> [Exercise]
What lines below hold the string "placement"? Copy them all.

> [Records for this exercise]
++++++++++++++++++++

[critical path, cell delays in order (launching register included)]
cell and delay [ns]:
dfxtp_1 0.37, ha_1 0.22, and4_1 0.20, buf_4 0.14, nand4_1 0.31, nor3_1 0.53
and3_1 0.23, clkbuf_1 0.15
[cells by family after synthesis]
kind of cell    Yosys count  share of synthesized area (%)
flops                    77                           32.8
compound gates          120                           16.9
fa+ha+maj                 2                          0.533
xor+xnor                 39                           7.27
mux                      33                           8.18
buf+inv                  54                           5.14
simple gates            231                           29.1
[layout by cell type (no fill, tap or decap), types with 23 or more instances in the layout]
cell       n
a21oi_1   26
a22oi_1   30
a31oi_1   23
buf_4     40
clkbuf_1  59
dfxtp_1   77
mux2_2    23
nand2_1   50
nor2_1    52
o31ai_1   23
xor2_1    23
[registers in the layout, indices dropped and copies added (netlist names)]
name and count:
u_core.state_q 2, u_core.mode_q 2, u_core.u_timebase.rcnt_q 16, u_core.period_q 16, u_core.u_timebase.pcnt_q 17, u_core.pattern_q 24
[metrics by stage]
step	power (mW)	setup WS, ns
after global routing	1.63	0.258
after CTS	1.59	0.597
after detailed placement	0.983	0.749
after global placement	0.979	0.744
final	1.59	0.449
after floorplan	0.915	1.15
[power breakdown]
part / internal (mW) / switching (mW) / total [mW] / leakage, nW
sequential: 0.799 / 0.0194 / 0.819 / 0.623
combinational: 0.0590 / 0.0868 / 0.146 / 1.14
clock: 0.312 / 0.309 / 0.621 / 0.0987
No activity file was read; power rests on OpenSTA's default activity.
### src/rtl/nubus_pkg.sv
// Shared NuBus definitions: master state encoding, completion status codes
// and the TM line encodings used by both master and slave cards.
package nubus_pkg;

  typedef enum logic [2:0] {
    S_IDLE,
    S_ARB,
    S_ADDR,
    S_DATA,
    S_DONE
  } mst_state_e;

  // Completion status as seen on {TM1*, TM0*} when ACK* is asserted.
  localparam logic [1:0] ST_OK    = 2'b11;
  localparam logic [1:0] ST_ERR   = 2'b10;
  localparam logic [1:0] ST_TMO   = 2'b01;
  localparam logic [1:0] ST_RETRY = 2'b00;

  // Transfer-type encodings {TM1*, TM0*} driven alongside START*.
  localparam logic [1:0] TM_WR_WORD = 2'b01;
  localparam logic [1:0] TM_RD_WORD = 2'b11;

  localparam int unsigned ARB_WIN_CYCLES = 2;

  function automatic logic [1:0] start_tm(input logic write);
    return write ? TM_WR_WORD : TM_RD_WORD;
  endfunction

endpackage

### src/rtl/nubus_arb.sv
// NuBus arbitration front end: RQST*/ARB* drive, bus-idle tracking and the
// two-cycle qualification that declares this card the winner.
module nubus_arb
  import nubus_pkg::*;
(
  input  logic       clk,
  input  logic       reset,
  input  logic       arb_en,
  input  logic [3:0] id_i,
  input  logic       startn_i,
  input  logic       ackn_i,
  input  logic [3:0] arbn_i,
  output logic       rqstn_o,
  output logic [3:0] arbn_o,
  output logic       win_o
);

  logic       bus_idle_q, bus_idle_d;
  logic [1:0] match_cnt_q, match_cnt_d;
  logic       match;

  always_comb begin
    // NOTE: every variable gets a default before any branch, so no path can
    // leave it unassigned and infer a latch.
    bus_idle_d  = bus_idle_q;
    match_cnt_d = 2'd0;
    win_o       = 1'b0;

    // ACK ends any tenure; a START without ACK opens one.
    if (!ackn_i) begin
      bus_idle_d = 1'b1;
    end else if (!startn_i) begin
      bus_idle_d = 1'b0;
    end

    match = arb_en && bus_idle_q && (arbn_i == ~id_i);
    if (match) begin
      if (match_cnt_q == 2'(ARB_WIN_CYCLES - 1)) begin
        win_o       = 1'b1;
        match_cnt_d = match_cnt_q;
      end else begin
        match_cnt_d = match_cnt_q + 2'd1;
      end
    end
  end

  // NOTE: sequential state uses non-blocking assignments so every flop
  // samples the pre-edge value of its neighbours.
  always_ff @(posedge clk or posedge reset) begin
    if (reset) begin
      bus_idle_q  <= 1'b1;
      match_cnt_q <= 2'd0;
    end else begin
      bus_idle_q  <= bus_idle_d;
      match_cnt_q <= match_cnt_d;
    end
  end

  assign rqstn_o = ~arb_en;
  assign arbn_o  = arb_en ? ~id_i : 4'hF;

endmodule

### src/rtl/nubus_master.sv
// NuBus single-word master: accepts a local request, arbitrates, runs one
// START/DATA tenure and reports read data plus completion status.
module nubus_master
  import nubus_pkg::*;
#(
  parameter int unsigned TIMEOUT = 255
) (
  input  logic        clk,
  input  logic        reset,
  input  logic        mst_req_i,
  input  logic        mst_write_i,
  input  logic [31:0] mst_addr_i,
  input  logic [31:0] mst_wdata_i,
  output logic        mst_ack_o,
  output logic        mst_done_o,
  output logic [31:0] mst_rdata_o,
  output logic [1:0]  mst_status_o,
  output logic        busy_o,
  input  logic [3:0]  nub_id_i,
  input  logic        nub_startn_i,
  input  logic        nub_ackn_i,
  input  logic        nub_rqstn_i,
  input  logic [3:0]  nub_arbn_i,
  input  logic [31:0] nub_ad_i,
  input  logic        nub_tm1n_i,
  input  logic        nub_tm0n_i,
  output logic        nub_startn_o,
  output logic        nub_rqstn_o,
  output logic [3:0]  nub_arbn_o,
  output logic [31:0] nub_ad_o,
  output logic        nub_ad_oe_o,
  output logic        nub_tm1n_o,
  output logic        nub_tm0n_o,
  output logic        nub_tm_oe_o
);

  // DATA begins the cycle after ADDR, so terminating on this count lands
  // DONE exactly TIMEOUT cycles after ADDR.
  localparam logic [7:0] TMO_LAST = 8'(TIMEOUT - 2);

  mst_state_e  state_q, state_d;
  logic [7:0]  tmo_cnt_q, tmo_cnt_d;
  logic        write_q, write_d;
  logic [31:2] addr_q, addr_d;
  logic [31:0] wdata_q, wdata_d;
  logic [31:0] rdata_q, rdata_d;
  logic [1:0]  status_q, status_d;
  logic        arb_win;
  logic        unused_addr_lsbs;

  assign unused_addr_lsbs = ^mst_addr_i[1:0];

  nubus_arb u_arb (
    .clk      (clk),
    .reset    (reset),
    .arb_en   (state_q == S_ARB),
    .id_i     (nub_id_i),
    .startn_i (nub_startn_i),
    .ackn_i   (nub_ackn_i),
    .arbn_i   (nub_arbn_i),
    .rqstn_o  (nub_rqstn_o),
    .arbn_o   (nub_arbn_o),
    .win_o    (arb_win)
  );

  always_comb begin
    state_d      = state_q;
    tmo_cnt_d    = tmo_cnt_q;
    write_d      = write_q;
    addr_d       = addr_q;
    wdata_d      = wdata_q;
    rdata_d      = rdata_q;
    status_d     = status_q;
    mst_ack_o    = 1'b0;
    nub_startn_o = 1'b1;
    nub_ad_o     = '1;
    nub_ad_oe_o  = 1'b0;
    nub_tm1n_o   = 1'b1;
    nub_tm0n_o   = 1'b1;
    nub_tm_oe_o  = 1'b0;

    unique case (state_q)
      S_IDLE: begin
        if (mst_req_i && nub_rqstn_i) begin
          mst_ack_o = 1'b1;
          write_d   = mst_write_i;
          addr_d    = mst_addr_i[31:2];
          wdata_d   = mst_wdata_i;
          state_d   = S_ARB;
        end
      end
      S_ARB: begin
        if (arb_win) state_d = S_ADDR;
      end
      S_ADDR: begin
        nub_startn_o             = 1'b0;
        nub_ad_o                 = ~{addr_q, 2'b00};
        nub_ad_oe_o              = 1'b1;
        {nub_tm1n_o, nub_tm0n_o} = start_tm(write_q);
        nub_tm_oe_o              = 1'b1;
        tmo_cnt_d                = 8'd0;
        state_d                  = S_DATA;
      end
      S_DATA: begin
        nub_ad_o    = write_q ? ~wdata_q : '1;
        nub_ad_oe_o = write_q;
        tmo_cnt_d   = tmo_cnt_q + 8'd1;
        // ACK takes priority over a coincident terminal count.
        if (!nub_ackn_i) begin
          if (!write_q) rdata_d = ~nub_ad_i;
          status_d = {nub_tm1n_i, nub_tm0n_i};
          state_d  = S_DONE;
        end else if (tmo_cnt_q == TMO_LAST) begin
          status_d = ST_TMO;
          state_d  = S_DONE;
        end
      end
      S_DONE: begin
        state_d = S_IDLE;
      end
      default: begin
        state_d = S_IDLE;
      end
    endcase
  end

  // NOTE: result registers take a defined reset value so software reading
  // status before any transaction sees OK rather than X.
  always_ff @(posedge clk or posedge reset) begin
    if (reset) begin
      state_q   <= S_IDLE;
      tmo_cnt_q <= 8'd0;
      write_q   <= 1'b0;
      addr_q    <= '0;
      wdata_q   <= '0;
      rdata_q   <= '0;
      status_q  <= ST_OK;
    end else begin
      state_q   <= state_d;
      tmo_cnt_q <= tmo_cnt_d;
      write_q   <= write_d;
      addr_q    <= addr_d;
      wdata_q   <= wdata_d;
      rdata_q   <= rdata_d;
      status_q  <= status_d;
    end
  end

  assign mst_done_o   = (state_q == S_DONE);
  assign busy_o       = (state_q != S_IDLE) || mst_ack_o;
  assign mst_rdata_o  = rdata_q;
  assign mst_status_o = status_q;

endmodule

### config.mk
export PLATFORM = sky130hd
export DESIGN_NAME = nubus_master
export DESIGN_NICKNAME = d
export VERILOG_FILES = /design/src/rtl/nubus_pkg.sv /design/src/rtl/nubus_arb.sv /design/src/rtl/nubus_master.sv
export SDC_FILE = /design/constraint.sdc
export NUM_CORES = 1
export LEC_CHECK = 0
export ABC_CLOCK_PERIOD_IN_PS = 3800
export CAP_MARGIN = 20
export CORE_ASPECT_RATIO = 0.75
export CORE_MARGIN = 1.5
export CORE_UTILIZATION = 39
export DETAILED_ROUTE_END_ITERATION = 12
export MAX_ROUTING_LAYER = met4
export PLACE_DENSITY = 0.83
export SETUP_SLACK_MARGIN = 0.15
export SYNTH_ARGS = -nofsm -noshare
export SYNTH_HDL_FRONTEND = slang
export SYNTH_SLANG_ARGS = --single-unit
### constraint.sdc
create_clock -name clk -period 3.8 [get_ports clk]
set_input_delay 0.76 -clock clk [delete_from_list [all_inputs] [get_ports clk]]
set_output_delay 0.76 -clock clk [all_outputs]
set_load 0.1 [all_outputs]
==> impl_metrics.yaml, run 1 <==
synthesis:
  netlist_instances: 384
  synth_area_per_cell_um2: 12.2
  yosysWarningCount: 0
  synth_area_um2: 4680
  synth-seq-cells: 111
  async_reset_ff_share_pct: 100
  synth_fp_nets: 500
  synthFlopType: "dfrtp_1"
  synth_top_area_share_pct: 57.7
  yosysTopAreaCell: "dfrtp_1"
  yosysSeqAreaShare_pct: 59.4
  synth_cell_type_count: 37
  synth_area_leaders: "dfrtp_1 (58%), mux2_1 (15%), a22oi_1 (4.8%)"
  synth-edff-count: 0
sta:
  setup_viol: 0
  skew_ns: 0.00861
  worst_pin_slew_ns: 1.00
  fin_crit_sh_pct: 84.9
  tns_ns: 0
  hold_violations: 0
  period_needed_ns: 3.23
  setup_ws_ns: 0.574
  rsz0062_at_grt: "no"
  slew_viol_final: 0
  relSlewSlack_pct: 32.9
  achievable-frequency_ghz: 0.310
global_routing:
  grt_max_degree: 112
  grt_pass1_wl_um: 19300
  grt_pass1_vias: 3881
  grt-ovfl-total: 0
  grt_usage_pct: 20.1
  antenna_found_initial: 0
power:
  pwr-share-clk_pct: 21.4
  total_power_mw: 4.07
  p_seq_share_pct: 44.2
  switchingPower_mw: 1.59
  ir_drop_v: 0.000399
  p_per_area_nw_per_um2: 560
  p_int_mw: 2.49
  power.leakage_nw: 3.23
  p_comb_share_pct: 34.4
  swShare_pct: 39.0
clock_network:
  cts_resized: 0
  cts_made_buffers: 9
  root_buffer: "clkbuf_16"
  cts_tree: "yes"
  clk_path_buf_depth: 2
  clock_sinks: 111
  htreeDepth: 3
  path_clk_slew_ns: 0.07
  cts_setup_buffers: 0
  cts_hold_buf: 0
  worst_skew_pair.late_latency_ns: 0.34
routing:
  vias_per_cell: 4.97
  drt-total-wl_um: 11700
  drt_first_pass_iters: 5
  drt-initial-drc-count: 157
  wl_per_cell_um: 16.0
  ant_nets: 0
  vias: 3640
  drcViolationCount: 0
final_layout:
  diodes: 0
  layout_common_cells: "clkdlybuf4s50_1 (145), dfrtp_1 (108), mux2_1 (63)"
  drive_above_1_share_pct: 13.2
  area_growth_pct: 55.3
  fin_util_pct: 62.4
  nets: 681
  fin_area_um2: 7270
  layout_commonest_cell: "clkdlybuf4s50_1"
floorplanning:
  dieArea_um2: 12700
  initial_core_util_pct: 40.2
  rows: 34
  fp.dieW_um: 130
  coreArea_um2: 11700
  dieHeight_um: 97.9
  pin_count: 192
setup_path:
  cp.arrival_ns: 2.47
  crit_fanout: 33
  cp-end-kind: "output port"
  worst_path_max_delay_cell: "dfrtp_1"
  reg2reg_depth: 4
  required_ns: 3.04
  critical_path_class: "flop to output port"
  worstReg2RegStart: "state_q[0]"
  cp_top_family: "simple AND/OR/NAND/NOR gates"
  path_buf_inv: 2
  cp-start-kind: "flop"
  cpPeakStageDelay_ns: 0.44
  r2r_slack_ns: 1.66
  r2r-end: "wdata_q[13]"
  crit_chain: "nand2b_1 > nor2_1 > and2_1 > buf_4 > a22oi_1 > buf_12"
worst_hold_path:
  hp-start: "u_arb.bus_idle_q"
  min_delay_path_depth: 2
  min_path_type: "flop to flop"
  holdPathEnd: "u_arb.bus_idle_q"
place:
  dpl-instance-area_um2: 6980
  numPortBuffers: 188
  gp_congestion: 0.853
  place_ws_ns: 0.970
  dp_hpwl_um: 8580
status:
  status: "completed"
run:
  maxCapViolations: 0
[registers in the layout, summed over array words and instances (netlist names)]
register and count:
tmo_cnt_q 8, write_q 1, mst_rdata_o 32, u_arb.match_cnt_q 2, state_q 3, addr_q 30, u_arb.bus_idle_q 1, mst_status_o 2
wdata_q 32
[how the worst max path moves through the flow]
| stage | depth (start not counted) | end | start | slack [ns] |
|---|---|---|---|---|
| 3_3_place_gp | 6 | nub_ad_o[7] | state_q[2] | 0.98 |
| 5_1_grt | 6 | nub_ad_o[26] | state_q[1] | 0.36 |
| 4_1_cts | 6 | nub_ad_o[23] | state_q[2] | 0.58 |
| 6_report | 6 | nub_ad_o[23] | state_q[2] | 0.57 |
| 2_1_floorplan | 4 | nub_ad_o[11] | state_q[1] | 0.42 |
| 3_5_place_dp | 6 | nub_ad_o[23] | state_q[2] | 0.97 |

++++++++++++++++++++

> [Task result]
after detailed placement	0.983	0.749
after global placement	0.979	0.744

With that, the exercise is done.